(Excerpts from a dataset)
·····

### /design/flow/run.sh
#!/bin/bash
# OpenROAD 26Q1-2900-gdf79404cd8, Yosys 0.63+post, stock flow scripts
make -C /OpenROAD-flow-scripts/flow DESIGN_CONFIG=/design/flow/config.mk WORK_HOME=/design/flow/orfs finish
### /design/flow/config.mk
export PLATFORM = sky130hd
export DESIGN_NAME = MEM
export DESIGN_NICKNAME = MEM
export VERILOG_FILES = /design/flow/design.v
export SDC_FILE = /design/flow/constraint.sdc
export NUM_CORES = 4
export LEC_CHECK = 1
export CORE_AREA = 10 10 245 245
export DIE_AREA = 0 0 255 255
### /design/flow/constraint.sdc
current_design MEM

set clk_period 1.0
set clk_io_pct 0.2

create_clock -name clk0 -period $clk_period [get_ports {clk}]

set non_clock_inputs [all_inputs -no_clocks]
set_input_delay [expr $clk_period * $clk_io_pct] -clock clk0 $non_clock_inputs
set_output_delay [expr $clk_period * $clk_io_pct] -clock clk0 [all_outputs]
### /design/flow/design.v
`timescale 1ns / 1ps
module MEM(
    input clk,
    input en,
    input clc,
    input [31:0] PCE,
    input [31:0] ALUOutE,
    input [31:0] ImmE,
    input [4:0] rdE,
    input RegWriteE,
    input MemWriteE,
    input [1:0] MemtoRegE,
    input [31:0] InsE,
    input luiE,
    input [31:0] rs2_valE,
    input [31:0] mem_w_data,
    output reg [31:0] PCM,
    output reg [31:0] ALUOutM,
    output reg [31:0] ImmM,
    output reg [4:0] rdM,
    output reg RegWriteM,
    output reg MemWriteM,
    output reg [1:0] MemtoRegM,
    output reg [31:0] InsM,
    output reg luiM,
    output reg [31:0] rs2_valM,
    output reg [31:0] mem_w_dataM
    );
    initial begin
        PCM       = 0;
        ALUOutM   = 0;
        ImmM      = 0;
        rdM       = 0;
        RegWriteM = 0;
        MemWriteM = 0;
        MemtoRegM = 0;
        luiM      = 0;
        InsM      = 0;
        rs2_valM  = 0;
        mem_w_dataM = 0;
    end
    always @(posedge clk) begin
        if(en) begin
            PCM       <= clc ? 0 : PCE;
            ALUOutM   <= clc ? 0 : ALUOutE;
            ImmM      <= clc ? 0 : ImmE;
            rdM       <= clc ? 0 : rdE;
            RegWriteM <= clc ? 0 : RegWriteE;
            MemWriteM <= clc ? 0 : MemWriteE;
            MemtoRegM <= clc ? 0 : MemtoRegE;  
            luiM      <= clc ? 0 : luiE;  
            InsM      <= clc ? 0 : InsE;  
            rs2_valM  <= clc ? 0 : rs2_valE;   
            mem_w_dataM <= clc ? 0 : mem_w_data;
        end
    end
endmodule
==> run summary <==
fresh numbers from the pnr run: Slew Viols, Final=0, synthesized instance count=around 430, Post-DP Area=12,900 sq um, CP required=about 0.80 ns, status=finished, violations left, ys cells=roughly 430, Worst-path clk slew=around 0.06 ns, Iter 0 DRT Violations=186, First-pass DRT Iterations=4, DRC=0, Tool Warnings=27, Die Area=around 65,000 sq um, Synth area leader=edfxtp_1, Die W=255 um, Synthesized registers=between 200 and 250, CP top delay family=flip-flops, syn avg cell area=approximately 17 sq um, max frequency=approximately 700 MHz, Leakage=between 0.004 and 0.005 uW, crit-path max FO=1, Util after Layout=a little under a quarter, CP Data Arrival Time=approximately 1.2 ns, gr usage total=under 10%, vias in the first global route=roughly 5,300, Fillers=roughly 5,800, endpoints failing setup=202, CP max-delay cell=edfxtp_1, top cells by area, synth=edfxtp_1, nor2b_1, buf_2, FP Util=approximately 14%, Crit. End Element=primary output, hold path cells=2, Pwr Density=approximately 1600 nW/um^2, cells along the critical path=buf_2, post-route setup slack=-0.429 ns, pin count of the biggest net entering global routing=23, Fin. Hold Viols=0, slew margin rel.=around four fifths, core region area=~55,000 sq um, Post-DP HPWL=approximately 21,000 um, worst hold start=en, total grt overflow=0, Max-area cell share=around four fifths, worst hold path class=in -> reg, cycle use final=143%, Startpoint Class=register, Vias=a little over 5,000, H-tree levels=1, Endpoint, Worst Hold=InsM[8], Slew @ Worst Pin=0.290 ns, detail-routed via count per cell=between 3 and 4, Final ANT Viol Nets=0, number of diodes=0, Crit Path Category=reg -> out, unrepaired setup endpoints after global routing=true, CTS tree=built, wirelength, routed=26,700 um, IO Pins=407, routability congestion estimate=0.806, DIE HEIGHT=255 um, Worst VDD drop=about 0.95 mV, Seq share, synth=81.6%, Sink Count=202, Yosys cell types=4, root buf cell=clkbuf_16, initial antenna violation count=1, first-pass GRT wire length=36,500 um, Chip Area, Yosys=between 7000 and 8000 sq um, CP peak stage delay=0.52 ns, Synth-to-Final Area Change=68.4%, synth warn=1, WL/cell=approximately 17 um, # port buffers=just over 400, min Tclk post-route=1.43 ns, Crit path buffers/inverters=1, Final Instance Area=12,500 sq um, violated checks=negative setup slack, Max Cap Viol=0, Longest Clk Path Bufs=3, synthesized area=~7400 sq um, Inserted Clock Buffers=23, share of cells above drive strength 1=a little under a third, num rows=about 86
## final cells by class
type | count | area, sq um | share of cell area [%]
Clock buffer | 32 | 609 | 4.87
Clock inverter | 6 | 31.3 | 0.250
Multi-Input combinational cell | 202 | 1260 | 10.1
Sequential cell | 202 | 6070 | 48.4
Tap cell | 704 | 881 | 7.03
Timing Repair Buffer | 456 | 3670 | 29.3
## synthesized netlist by cell type (all sizes together)
| cell type | instances |
|---|---|
| buf | 20 |
| clkbuf | 2 |
| edfxtp | 202 |
| nor2b | 202 |
## report_power, final
| part | internal [uW] | leakage [uW] | total (uW) | switching (uW) |
|---|---|---|---|---|
| Clock | 4210 | 0.000303 | 7420 | 3220 |
| Combinational | 1510 | 0.00237 | 2290 | 783 |
| Sequential | 10100 | 0.00195 | 10200 | 173 |
| Total | 15800 | 0.00462 | 20000 | 4170 |
## kinds of logic (layout without fill, tap and decap cells)
kind of cell / after synthesis / in the layout / synth area share (%)
buffers and inverters: 22 / 494 / 1.45
AND/OR/NAND/NOR: 202 / 202 / 17.0
flip-flops: 202 / 202 / 81.6
## cell usage in the layout (no fill, tap or decap), drive strengths merged
cell type and n:
dlygate4sd3 1, buf 252, nor2b 202, clkinvlp 2
clkbuf 33, clkinv 4, clkdlybuf4s50 202, edfxtp 202
## state kept, by name (all words and copies together) (netlist names)
name,count
InsM,32
mem_w_dataM,32
MemWriteM,1
ImmM,32
PCM,32
luiM,1
rs2_valM,32
rdM,5
ALUOutM,32
MemtoRegM,2
RegWriteM,1
## per-layer routing
metal,part of all wire (%),global-route usage (%)
met5,0.049,0
met4,2.0,1.41
met3,12,3.51
met2,48,12.7
met1,38,9.59
## worst max path at each step
| stage | depth (start not counted) | slack (ns) | to | startpoint |
|---|---|---|---|---|
| after global routing | 1 | -0.50 | InsM[9] | InsM[9] |
| after CTS | 1 | -0.49 | InsM[9] | InsM[9] |
| final | 1 | -0.43 | InsM[6] | InsM[6] |
## per-stage QoR
step	TNS [ns]	total power (uW)	cells	setup WS (ns)	hold WS, ns
after floorplan	0	10600	426	0.168	0.312
after global routing	-54.55	21000	1602	-0.496	0.100
after global placement	-6.50	13400	1563	-0.273	0.548
after detailed placement	-6.84	13400	1563	-0.254	0.555
after CTS	-51.69	20500	1602	-0.488	0.0819
final	-40.81	20000	1602	-0.429	0.124
## repair_timing
item	in CTS	in global routing
endpoints found under the setup margin	202	202
hold buffers	1	0
buffers inserted	0	0
endpoints found under the hold margin	1	0
resized	690	0
No activity file was given, so power comes from the tool's default toggle rates.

·····

**Exercise directions:** Copy out, word for word, the part of the entries above that begins at the line with "## per-stage QoR" and ends at the line with "## repair_timing", including both.

**Output:**
## per-stage QoR
step	TNS [ns]	total power (uW)	cells	setup WS (ns)	hold WS, ns
after floorplan	0	10600	426	0.168	0.312
after global routing	-54.55	21000	1602	-0.496	0.100
after global placement	-6.50	13400	1563	-0.273	0.548
after detailed placement	-6.84	13400	1563	-0.254	0.555
after CTS	-51.69	20500	1602	-0.488	0.0819
final	-40.81	20000	1602	-0.429	0.124
## repair_timing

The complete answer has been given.